Requirement = In the records that come next, find every line with "genvar". Return those lines.
=-=-=
<file path="src/rtl/vec_intc_pkg.sv">
package vec_intc_pkg;

   localparam int unsigned BUS_ADDR_W = 8;
   localparam int unsigned BUS_DATA_W = 32;
   localparam int unsigned TRAP_W     = 8;

   // software-visible byte offsets
   localparam logic [BUS_ADDR_W-1:0] OFS_SHAPE = 8'h44;
   localparam logic [BUS_ADDR_W-1:0] OFS_PEND  = 8'h48;
   localparam logic [BUS_ADDR_W-1:0] OFS_MASK  = 8'h4C;
   localparam logic [BUS_ADDR_W-1:0] OFS_CLEAR = 8'h50;
   localparam logic [BUS_ADDR_W-1:0] OFS_FORCE = 8'h54;
   localparam logic [BUS_ADDR_W-1:0] OFS_TEST  = 8'hD0;

   // one-hot style write decode
   typedef struct packed {
      logic shape;
      logic mask;
      logic clear;
      logic force_set;
      logic test;
   } wr_dec_t;

endpackage

</file>
<file path="src/rtl/vec_intc_capture.sv">
module vec_intc_capture #(
   parameter int unsigned NUM_SRC = 15
) (
   input  logic               clk,
   input  logic               rst_n,
   input  logic [NUM_SRC:1]   req_in,
   input  logic [NUM_SRC:1]   edge_sel,
   output logic [NUM_SRC:1]   hit
);

   logic [NUM_SRC:1] req_prev;

   always_ff @(posedge clk or negedge rst_n) begin
      if (!rst_n) req_prev <= '0;
      else        req_prev <= req_in;
   end

   // per source: rising edge or plain level qualifies the request
   generate
      for (genvar n = 1; n <= NUM_SRC; n++) begin : g_src
         assign hit[n] = edge_sel[n] ? (req_in[n] & ~req_prev[n]) : req_in[n];
      end
   endgenerate

endmodule

</file>
<file path="src/rtl/vec_intc_regs.sv">
module vec_intc_regs
   import vec_intc_pkg::*;
#(
   parameter int unsigned NUM_SRC     = 15,
   parameter int unsigned LVL_W       = 4,
   parameter int unsigned TEST_EN_BIT = 19
) (
   input  logic                   clk,
   input  logic                   rst_n,
   input  logic [BUS_ADDR_W-1:0]  bus_addr,
   input  logic                   bus_wr,
   input  logic [BUS_DATA_W-1:0]  bus_wdata,
   output logic [BUS_DATA_W-1:0]  bus_rdata,
   input  logic [NUM_SRC:1]       hit,
   input  logic                   ack_valid,
   input  logic [LVL_W-1:0]       ack_level,
   output logic [NUM_SRC:1]       shape_q,
   output logic [NUM_SRC:1]       mask_q,
   output logic [NUM_SRC:1]       pend_q,
   output logic                   test_en
);

   localparam int unsigned PAD_W = BUS_DATA_W - NUM_SRC - 1;

   wr_dec_t                 dec;
   logic [BUS_DATA_W-1:0]   test_q;
   logic [NUM_SRC:1]        ack_hot;
   logic [NUM_SRC:1]        set_vec;
   logic [NUM_SRC:1]        clr_vec;
   logic [NUM_SRC:1]        wsrc;

   assign wsrc = bus_wdata[NUM_SRC:1];

   always_comb begin
      dec           = '0;
      dec.shape     = bus_wr && (bus_addr == OFS_SHAPE);
      dec.mask      = bus_wr && (bus_addr == OFS_MASK);
      dec.clear     = bus_wr && (bus_addr == OFS_CLEAR);
      dec.force_set = bus_wr && (bus_addr == OFS_FORCE);
      dec.test      = bus_wr && (bus_addr == OFS_TEST);
   end

   assign test_en = test_q[TEST_EN_BIT];

   generate
      for (genvar n = 1; n <= NUM_SRC; n++) begin : g_ack
         assign ack_hot[n] = ack_valid && (ack_level == LVL_W'(n));
      end
   endgenerate

   assign set_vec = hit | ((dec.force_set && test_en) ? wsrc : '0);
   assign clr_vec = ack_hot | (dec.clear ? wsrc : '0);

   always_ff @(posedge clk or negedge rst_n) begin
      if (!rst_n) begin
         shape_q <= '0;
         mask_q  <= '1;
         pend_q  <= '0;
         test_q  <= '0;
      end else begin
         if (dec.shape) shape_q <= wsrc;
         if (dec.mask)  mask_q  <= wsrc;
         if (dec.test)  test_q  <= bus_wdata;
         pend_q <= (pend_q & ~clr_vec) | set_vec;
      end
   end

   always_comb begin
      case (bus_addr)
         OFS_SHAPE: bus_rdata = {{PAD_W{1'b0}}, shape_q, 1'b0};
         OFS_PEND:  bus_rdata = {{PAD_W{1'b0}}, pend_q, 1'b0};
         OFS_MASK:  bus_rdata = {{PAD_W{1'b0}}, mask_q, 1'b0};
         OFS_TEST:  bus_rdata = test_q;
         default:   bus_rdata = '0;
      endcase
   end

endmodule

</file>
<file path="src/rtl/vec_intc_prio.sv">
module vec_intc_prio
   import vec_intc_pkg::*;
#(
   parameter int unsigned NUM_SRC   = 15,
   parameter int unsigned LVL_W     = 4,
   parameter logic [TRAP_W-1:0] TRAP_BASE = 8'h10
) (
   input  logic [NUM_SRC:1]     active,
   output logic [LVL_W-1:0]     level,
   output logic [TRAP_W-1:0]    trap
);

   // ascending scan: the last qualifying (highest) source wins
   always_comb begin
      level = '0;
      for (int n = 1; n <= NUM_SRC; n++) begin
         if (active[n]) level = LVL_W'(n);
      end
   end

   assign trap = (level == '0) ? '0 : (TRAP_BASE + TRAP_W'(level));

endmodule

</file>
<file path="src/rtl/vec_intc.sv">
module vec_intc
   import vec_intc_pkg::*;
#(
   parameter int unsigned       NUM_SRC     = 15,
   parameter int unsigned       TEST_EN_BIT = 19,
   parameter logic [TRAP_W-1:0] TRAP_BASE   = 8'h10,
   localparam int unsigned      LVL_W       = $clog2(NUM_SRC + 1)
) (
   input  logic                   clk,
   input  logic                   rst_n,
   input  logic [BUS_ADDR_W-1:0]  bus_addr,
   input  logic                   bus_wr,
   input  logic [BUS_DATA_W-1:0]  bus_wdata,
   output logic [BUS_DATA_W-1:0]  bus_rdata,
   input  logic [NUM_SRC:1]       req_in,
   input  logic                   ack_valid,
   input  logic [LVL_W-1:0]       ack_level,
   output logic [LVL_W-1:0]       irq_level,
   output logic [TRAP_W-1:0]      trap_type
);

   generate
      if (NUM_SRC < 1 || NUM_SRC > 15) begin : g_bad_src
         $error("vec_intc: NUM_SRC must lie in 1..15");
      end
      if (TEST_EN_BIT >= BUS_DATA_W) begin : g_bad_test
         $error("vec_intc: TEST_EN_BIT outside the data word");
      end
      if (TRAP_BASE[3:0] != 4'h0) begin : g_bad_base
         $error("vec_intc: TRAP_BASE low nibble must be zero");
      end
   endgenerate

   logic [NUM_SRC:1] hit;
   logic [NUM_SRC:1] shape_q;
   logic [NUM_SRC:1] mask_q;
   logic [NUM_SRC:1] pend_q;
   logic             test_en;
   logic [NUM_SRC:0] pend_vec;
   logic [NUM_SRC:0] mask_vec;

   assign pend_vec = {pend_q, 1'b0};
   assign mask_vec = {mask_q, 1'b0};

   vec_intc_capture #(.NUM_SRC(NUM_SRC)) u_capture (
      .clk      (clk),
      .rst_n    (rst_n),
      .req_in   (req_in),
      .edge_sel (shape_q),
      .hit      (hit)
   );

   vec_intc_regs #(
      .NUM_SRC     (NUM_SRC),
      .LVL_W       (LVL_W),
      .TEST_EN_BIT (TEST_EN_BIT)
   ) u_regs (
      .clk       (clk),
      .rst_n     (rst_n),
      .bus_addr  (bus_addr),
      .bus_wr    (bus_wr),
      .bus_wdata (bus_wdata),
      .bus_rdata (bus_rdata),
      .hit       (hit),
      .ack_valid (ack_valid),
      .ack_level (ack_level),
      .shape_q   (shape_q),
      .mask_q    (mask_q),
      .pend_q    (pend_q),
      .test_en   (test_en)
   );

   vec_intc_prio #(
      .NUM_SRC   (NUM_SRC),
      .LVL_W     (LVL_W),
      .TRAP_BASE (TRAP_BASE)
   ) u_prio (
      .active (pend_q & ~mask_q),
      .level  (irq_level),
      .trap   (trap_type)
   );

endmodule

</file>
**src/rtl/rsw_pkg.sv**
```systemverilog
package rsw_pkg;
  typedef enum logic [1:0] {
    SQ_IDLE = 2'd0,
    SQ_CUT  = 2'd1,
    SQ_DEAD = 2'd2,
    SQ_RAMP = 2'd3
  } seq_state_t;
endpackage

```
**src/rtl/rsw_timer.sv**
```systemverilog
module rsw_timer #(
  parameter int CNT_W = 8
) (
  input  logic             clk,
  input  logic             rst_n,
  input  logic             load,
  input  logic [CNT_W-1:0] load_val,
  input  logic             dec,
  output logic             zero
);
  logic [CNT_W-1:0] cnt_q;

  always_ff @(posedge clk or negedge rst_n) begin
    if (!rst_n)                 cnt_q <= '0;
    else if (load)              cnt_q <= load_val;
    else if (dec && cnt_q != 0) cnt_q <= cnt_q - 1'b1;
  end

  assign zero = (cnt_q == '0);

  // a loaded count only moves downward, one step at a time
  a_r5_count_down: assert property (@(posedge clk) disable iff (!rst_n)
    (!load && dec && !zero) |=> (cnt_q == $past(cnt_q) - 1'b1));
endmodule

```
**src/rtl/rsw_gate_bank.sv**
```systemverilog
module rsw_gate_bank #(
  parameter int   SEGS   = 8,
  parameter logic RST_ON = 1'b0
) (
  input  logic            clk,
  input  logic            rst_n,
  input  logic            clr,
  input  logic            grow,
  output logic [SEGS-1:0] en,
  output logic            full
);
  always_ff @(posedge clk or negedge rst_n) begin
    if (!rst_n)     en <= RST_ON ? '1 : '0;
    else if (clr)   en <= '0;
    else if (grow)  en <= {en[SEGS-2:0], 1'b1};
  end

  assign full = &en;

  // each growth step adds exactly one segment above those already on
  a_r6_one_more: assert property (@(posedge clk) disable iff (!rst_n)
    (!clr && grow && !full) |=> ($countones(en) == $past($countones(en)) + 1
                                 && (en & $past(en)) == $past(en)));
endmodule

```
**src/rtl/rail_switch_seq.sv**
```systemverilog
module rail_switch_seq
  import rsw_pkg::*;
#(
  parameter int SEGS   = 8,
  parameter int DEAD_W = 8,
  parameter int STEP_W = 4
) (
  input  logic              clk,
  input  logic              rst_n,
  input  logic              req_valid,
  input  logic              req_rail,
  output logic              req_ready,
  input  logic [DEAD_W-1:0] cfg_dead,
  input  logic [STEP_W-1:0] cfg_step,
  output logic              core_stall,
  output logic [SEGS-1:0]   hi_en,
  output logic [SEGS-1:0]   lo_en,
  output logic              busy,
  output logic              rail_hi
);
  localparam int CNT_W = (DEAD_W > STEP_W) ? DEAD_W : STEP_W;

  seq_state_t        state_q;
  logic              tgt_hi_q;
  logic [STEP_W-1:0] step_q;
  logic              stall_q;
  logic              rail_q;

  logic             accept, go_switch;
  logic             t_load, t_dec, t_zero;
  logic [CNT_W-1:0] t_val;
  logic             clr_all, grow_tgt, release_now;
  logic             hi_full, lo_full, tgt_full;

  assign accept    = req_valid && (state_q == SQ_IDLE);
  assign go_switch = accept && (req_rail != rail_q);
  assign tgt_full  = tgt_hi_q ? hi_full : lo_full;

  always_comb begin
    t_load      = 1'b0;
    t_dec       = 1'b0;
    t_val       = CNT_W'(step_q);
    clr_all     = 1'b0;
    grow_tgt    = 1'b0;
    release_now = 1'b0;
    unique case (state_q)
      SQ_CUT: begin
        clr_all = 1'b1;
        t_load  = 1'b1;
        t_val   = CNT_W'(cfg_dead_q);
      end
      SQ_DEAD: begin
        if (t_zero) begin
          grow_tgt = 1'b1;
          t_load   = 1'b1;
        end else t_dec = 1'b1;
      end
      SQ_RAMP: begin
        if (!t_zero)       t_dec = 1'b1;
        else if (tgt_full) release_now = 1'b1;
        else begin
          grow_tgt = 1'b1;
          t_load   = 1'b1;
        end
      end
      default: ;
    endcase
  end

  logic [DEAD_W-1:0] cfg_dead_q;

  always_ff @(posedge clk or negedge rst_n) begin
    if (!rst_n) begin
      state_q    <= SQ_IDLE;
      tgt_hi_q   <= 1'b1;
      step_q     <= '0;
      cfg_dead_q <= '0;
      stall_q    <= 1'b0;
      rail_q     <= 1'b1;
    end else begin
      unique case (state_q)
        SQ_IDLE: if (go_switch) begin
          state_q    <= SQ_CUT;
          stall_q    <= 1'b1;
          tgt_hi_q   <= req_rail;
          step_q     <= cfg_step;
          cfg_dead_q <= cfg_dead;
        end
        SQ_CUT:  state_q <= SQ_DEAD;
        SQ_DEAD: if (t_zero) state_q <= SQ_RAMP;
        SQ_RAMP: if (release_now) begin
          state_q <= SQ_IDLE;
          stall_q <= 1'b0;
          rail_q  <= tgt_hi_q;
        end
        default: state_q <= SQ_IDLE;
      endcase
    end
  end

  rsw_timer #(.CNT_W(CNT_W)) u_timer (
    .clk(clk), .rst_n(rst_n), .load(t_load), .load_val(t_val),
    .dec(t_dec), .zero(t_zero)
  );

  rsw_gate_bank #(.SEGS(SEGS), .RST_ON(1'b1)) u_hi_bank (
    .clk(clk), .rst_n(rst_n), .clr(clr_all), .grow(grow_tgt && tgt_hi_q),
    .en(hi_en), .full(hi_full)
  );

  rsw_gate_bank #(.SEGS(SEGS), .RST_ON(1'b0)) u_lo_bank (
    .clk(clk), .rst_n(rst_n), .clr(clr_all), .grow(grow_tgt && !tgt_hi_q),
    .en(lo_en), .full(lo_full)
  );

  assign core_stall = stall_q;
  assign busy       = (state_q != SQ_IDLE);
  assign req_ready  = (state_q == SQ_IDLE);
  assign rail_hi    = rail_q;

  a_r2_no_overlap: assert property (@(posedge clk) disable iff (!rst_n)
    !((|hi_en) && (|lo_en)));

  a_r3_stall_first: assert property (@(posedge clk) disable iff (!rst_n)
    $rose(core_stall) |-> ($stable(hi_en) && $stable(lo_en)));

  a_r4_all_off: assert property (@(posedge clk) disable iff (!rst_n)
    $rose(core_stall) |=> (hi_en == '0 && lo_en == '0));

  a_r7_full_on_release: assert property (@(posedge clk) disable iff (!rst_n)
    $fell(core_stall) |-> (rail_hi ? (&hi_en && lo_en == '0) : (&lo_en && hi_en == '0)));

  a_r9_same_rail_quiet: assert property (@(posedge clk) disable iff (!rst_n)
    (req_valid && req_ready && req_rail == rail_hi) |=> (!core_stall && $stable(hi_en) && $stable(lo_en)));
endmodule

```
**config.mk**
```make
export PLATFORM = sky130hd
export DESIGN_NAME = rail_switch_seq
export DESIGN_NICKNAME = d
export VERILOG_FILES = /design/src/rtl/rsw_pkg.sv /design/src/rtl/rsw_timer.sv /design/src/rtl/rsw_gate_bank.sv /design/src/rtl/rail_switch_seq.sv
export SDC_FILE = /design/constraint.sdc
export NUM_CORES = 1
export LEC_CHECK = 0
export BUFFER_PORTS_ARGS = -buffer_cell sky130_fd_sc_hd__buf_2
export CORE_MARGIN = 2
export CORE_UTILIZATION = 56
export DETAILED_ROUTE_END_ITERATION = 7
export PLACE_DENSITY = 0.78
export SLEW_MARGIN = 20
export SYNTH_ARGS = -nofsm -noshare
export SYNTH_HDL_FRONTEND = slang
export SYNTH_SLANG_ARGS = --single-unit
export TNS_END_PERCENT = 30
```
**constraint.sdc**
```tcl
create_clock -name clk -period 2.6 [get_ports clk]
set_input_delay 0.39 -clock clk [delete_from_list [all_inputs] [get_ports clk]]
set_output_delay 0.39 -clock clk [all_outputs]
set_load 0.005 [all_outputs]
```
; Yosys cells after proc, flatten, opt, wreduce, memory -nomap -nowiden
; Cells that the tools add are included.
; W data, S select, Z words.
[word_totals]
elab_cells = 64
register_bits = 41
in_bits = 16
output_inout_bits = 20
[op_classes]
n_addsub = 1
eq_ne = 7
mux = 26
n_reduce_logical = 21
[op_table]
columns = cell, n
row1 = $mux W8, 7
row2 = $reduce_and A8 Y1, 2
row3 = $mux W1, 12
row4 = $reduce_bool A2 Y1, 5
row5 = $logic_not A8 Y1, 1
row6 = $pmux W2 S4, 1
row7 = $reduce_bool A8 Y1, 1
row8 = $sub A8 B1 Y8 const B, 1
row9 = $mux W2, 3
row10 = $reduce_and A3 Y1, 2
row11 = $logic_and A1 B1 Y1, 5
row12 = $eq A2 B2 Y1 const B, 2
row13 = $ne A2 B2 Y1 const B, 2
row14 = $pmux W1 S2, 2
row15 = $reduce_and A2 Y1, 2
row16 = $pmux W1 S3, 1
row17 = $eq A2 B1 Y1 const B, 1
row18 = $logic_not A2 Y1, 1
row19 = $ne A2 B1 Y1 const B, 1
row20 = $reduce_or A2 Y1, 1
row21 = $logic_not A1 Y1, 1
row22 = $ne A1 B1 Y1, 1

; Logic depth before layout (Yosys ltp)
[depth]
word_depth = 8
mapped_depth = 9
depth_no_buf = 7

; Cells and area by module
; Synthesis repeated with hierarchy kept, for this count alone.
[hier_totals]
hier_cells = 195
area_unflattened_um2 = 2135.8
[modules_own_cells]
columns = module, cells_each, seq_area_each_um2, area_per_inst_um2, instances
row1 = rail_switch_seq, 79, 427.9, 927.1, 1
row2 = rsw_timer, 58, 200.2, 528.0, 1
row3 = rsw_gate_bank (u_hi_bank), 29, 210.2, 345.3, 1
row4 = rsw_gate_bank (u_lo_bank), 29, 200.2, 335.3, 1

; Least setup slack after synthesis
; No wires, ideal clock.
[synth_timing]
path_kind = register to register
from = register tgt_hi_q
to = register u_lo_bank.en[7]
path_buffers = 2
arrival_time_ns = 1.875
stages_incl_launch_ff = 8
setup_ns = 0.104
setup_slack_ns = 0.621
synth_period_minus_slack_ns = 1.979
required_ns = 2.496
cell_sequence = dfstp_2 -> buf_6 -> nand4_1 -> nor3_1 -> and4bb_1 -> buf_6 -> or4b_1 -> o311ai_1
[synth_between]
elab_chain_cells = 6
word_cells_on_any_way = 7
cone_classes = mux: 4 / reduce/logical: 3
[synth_rtl]
columns = element, line
row1 = from (decl), rail_switch_seq.sv:24  ; logic tgt_hi_q;
row2 = from (signal assigned), rail_switch_seq.sv:85  ; tgt_hi_q <= req_rail;
row3 = $mux W1, rail_switch_seq.sv:37  ; assign tgt_full = tgt_hi_q ? hi_full : lo_full;
row4 = $mux W1, rail_switch_seq.sv:60  ; else if (tgt_full) release_now = 1'b1;
row5 = $mux W1, rail_switch_seq.sv:59  ; if (!t_zero) t_dec = 1'b1;
row6 = $pmux W1 S2, rail_switch_seq.sv:46  ; unique case (state_q)
row7 = $logic_and A1 B1 Y1 *, rail_switch_seq.sv:112  ; .clk(clk), .rst_n(rst_n), .clr(clr_all), .grow(grow_tgt && !tgt_hi_q),
row8 = $reduce_bool A2 Y1 (no source line) *, --
row9 = to (signal assigned), rsw_gate_bank.sv:13  ; if (!rst_n) en <= RST_ON ? '1 : '0;
row10 = to (signal assigned), rsw_gate_bank.sv:15  ; else if (grow) en <= {en[SEGS-2:0], 1'b1};
row11 = to (decl), rsw_gate_bank.sv:9  ; output logic [SEGS-1:0] en,
; Every way passes the cells marked *; elsewhere a longest branch is shown, timed or not.
; A chain may end at the register's enable or synchronous reset.

; Final worst setup path
[layout_timing]
from = register u_timer.cnt_q[2]
to = register u_lo_bank.en[4]
[layout_between]
elab_chain_cells = 5
word_cells_on_any_way = 6
cone_classes = mux: 3 / reduce/logical: 3
[layout_rtl]
columns = element, line
row1 = from (decl), rsw_timer.sv:11  ; logic [CNT_W-1:0] cnt_q;
row2 = from (signal assigned), rsw_timer.sv:15  ; else if (load) cnt_q <= load_val;
row3 = from (signal assigned), rsw_timer.sv:16  ; else if (dec && cnt_q != 0) cnt_q <= cnt_q - 1'b1;
row4 = $logic_not A8 Y1 *, rsw_timer.sv:19  ; assign zero = (cnt_q == '0);
row5 = "$mux W1, on equally long branches", "rail_switch_seq.sv:59, rail_switch_seq.sv:53"
row6 = $pmux W1 S2 *, rail_switch_seq.sv:46
row7 = $logic_and A1 B1 Y1 *, rail_switch_seq.sv:112
row8 = $reduce_bool A2 Y1 (no source line) *, --
; Marks and branches as above.

==> flow_summary.yaml <==
finish:
  fill_cells: 315
  final_cells: 293
  n_antenna_cell: 0
  final_common_cell: "nand2_1"
  final_nets: 266
  final_cell_mix: "nand2_1 (46), buf_2 (35), dfrtp_1 (31), mux2i_1 (26), nand2b_1 (14)"
  multiInputGateArea_um2: 1020
  syn2layout_area_growth_pct: 13.8
  drive_gt1_share_pct: 25.7
  seq_area_um2: 1040
logic_synthesis:
  synth_top_area_share_pct: 36.0
  synth_area_leaders: "dfrtp_1 (36%), dfstp_2 (12%), mux2i_1 (12%), nand2_1 (8.0%), nand2b_1 (4.1%)"
  synth_seq_cells: 41
  yosysWarningCount: 0
  synth_edf_count: 0
  syn-num-nets: 232
  synth.distinct_cells: 38
  synth.avg_cell_area_um2: 10.3
  yosysSeqAreaShare_pct: 48.2
  syn_area_um2: 2150
  yosys_most_used_dff: "dfrtp_1"
  synthArstFlopShare_pct: 100
  postSynthCellCount: 210
  post-synth-top-area-cell: "dfrtp_1"
placement:
  place_congestion: 0.723
  dp_hpwl_mm: 2.86
  placed_cells: 285
  port_buffers: 35
cts:
  h-tree-depth: 2
  ctsResizeCount: 0
  hold_buffers: 0
  post-cts-setup-buffer-count: 0
  insertion_delay_ns: 0.30
  clk_pin_slew_worst_paths_ns: 0.08
  cts_made_buffers: 5
  cts_num_sinks: 41
  cts_buffer_depth: 2
  tritoncts: "yes"
  root_buffer: "clkbuf_8"
floorplanning:
  initial_core_util_pct: 58.4
  num_io_pins: 36
  rows: 22
  die_w_um: 66.0
  die_height_um: 66.0
  coreArea_um2: 3690
  fp.dieArea_um2: 4360
routing:
  drt_iter0_drc: 57
  drt-wirelength-per-cell_um: 13.6
  wirelength_mm: 4.00
  ant_nets: 0
  viasPerCell: 5.26
  drc: 0
  first_pass_iters: 4
  vias: 1542
pwr:
  power.switching_uw: 964
  leakage_uw: 0.00120
  intPower_uw: 1640
  combPwrFrac_pct: 41.6
  clkPwrFrac_pct: 19.5
  switching_share_pct: 37.1
  power_uw: 2600
  pwr-share-seq_pct: 38.9
  ir_worst_vdd_mv: 0.529
  powerDensity_nw_per_um2: 1060
timing:
  hold_viol: 0
  fin_tns_setup_ns: 0
  period_share_pct: 87.6
  slew_headroom_pct: 41.4
  setup_viol: 0
  slew_viol_final: 0
  finClkSkew_ns: 0.00562
  grt_setup_unrepaired: "no"
  min_period_ns: 2.28
  tightest_slew_ns: 0.879
  clock.fmax_mhz: 439
worst_setup_path:
  worstReg2RegEnd: "u_lo_bank.en[4]"
  critical_path_class: "reg -> reg"
  cp-start-kind: "register"
  cp.required_ns: 2.83
  crit_fanout: 7
  endpoint_kind: "register"
  r2r-start: "u_timer.cnt_q[2]"
  arrival_ns: 2.51
  worst_r2r_path_depth: 5
  crit_start: "u_timer.cnt_q[2]"
  reg2reg_slack_ns: 0.32
min_path:
  hold_path.class: "in -> async"
grt:
  grt-ovfl-total: 0
  grt_start_max_net_pins: 42
  antenna_found_initial: 0
  grt_pass1_wl_mm: 6.99
  grt_usage_pct: 21.5
  grt_pass1_vias: 1554
run:
  cap_violations: 0
run_status:
  status: "finished, final reports clean"
-- per-stage QoR --
stage	hold slack [ns]	util, %	setup WS (ns)	cell area (um2)
after floorplan	0.0944	-	0.621	2150
final	0.200	66.4	0.322	2450
after CTS	0.239	66.4	0.318	2450
after global routing	0.279	66.4	0.151	2450
after global placement	0.458	63.4	0.409	2340
after detailed placement	0.466	63.4	0.340	2340
-- how the worst max path moves through the flow --
stage	cells after the start	endpoint
after global routing	5	u_lo_bank.en[4]
after detailed placement	5	u_lo_bank.en[4]
after floorplan	7	u_lo_bank.en[7]
after global placement	5	u_lo_bank.en[5]
after CTS	5	u_lo_bank.en[4]
final	5	u_lo_bank.en[4]
-- synth_stat cells, types with 2 or more instances --
| cell | number |
|---|---|
| nor2_1 | 12 |
| mux2_2 | 3 |
| xnor2_1 | 4 |
| nand2b_1 | 14 |
| a21oi_1 | 3 |
| or4b_1 | 2 |
| buf_6 | 3 |
| nand2_1 | 46 |
| mux2i_1 | 26 |
| dfrtp_1 | 31 |
| nand4_1 | 2 |
| o311ai_1 | 2 |
| nand3_1 | 3 |
| nor4_1 | 2 |
| dfstp_2 | 10 |
| nor3_1 | 4 |
| clkbuf_1 | 6 |
| ha_1 | 6 |
| inv_1 | 9 |
| o21ai_0 | 4 |
-- flip-flops by register name (all words and copies together) (netlist names) --
register / count
cfg_dead_q: 8
core_stall: 1
rail_hi: 1
state_q: 2
step_q: 4
tgt_hi_q: 1
u_hi_bank.en: 8
u_lo_bank.en: 8
u_timer.cnt_q: 8
-- kinds of logic (layout without fill, tap and decap cells) --
family,count (synthesis),count (layout),synth area share [%]
AO/OA/AOI/OAI,17,17,6.16
AND/OR/NAND/NOR,94,94,22.3
flip-flops,41,41,48.2
XOR/XNOR,5,5,2.03
multiplexers,29,29,13.7
buffers and inverters,18,53,4.18
adder cells (fa/ha/maj),6,6,3.49
-- power by group through the flow --
stage          logic [uW]  registers, uW  clock network [uW]
3_5_place_dp         1080           1020                   0
2_1_floorplan         909            973                   0
3_3_place_gp         1060           1010                   0
4_1_cts              1090           1010                 516
6_report             1080           1010                 507
5_1_grt              1220           1040                 540
-- metal layers --
layer | vias to the layer above | track usage [%] | routed length (um)
met5 | - | 0 | 0
met4 | 0 | 10.7 | 87
met1 | 732 | 26.6 | 1840
met3 | 8 | 4.43 | 125
li1 | 779 | - | -
met2 | 23 | 35.7 | 1940
-- area by class of cell --
class                           instances  share of cell area (%)
Inverter                                9                    1.38
Multi-Input combinational cell        151                    41.8
Timing Repair Buffer                   36                    7.46
Sequential cell                        41                    42.4
Clock buffer                            5                    2.81
Clock inverter                          3                    1.69
Tap cell                               48                    2.45
-- critical path, stage by stage, from the launching register on --
cell      delay, ns
dfrtp_1        0.43
or3_4          0.43
nor3_4         0.29
and4bb_1       0.41
o21a_1         0.41
mux2i_1        0.23
(Power assumes the default switching activity.)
=-=-=
Result for this exercise =
      for (genvar n = 1; n <= NUM_SRC; n++) begin : g_src
      for (genvar n = 1; n <= NUM_SRC; n++) begin : g_ack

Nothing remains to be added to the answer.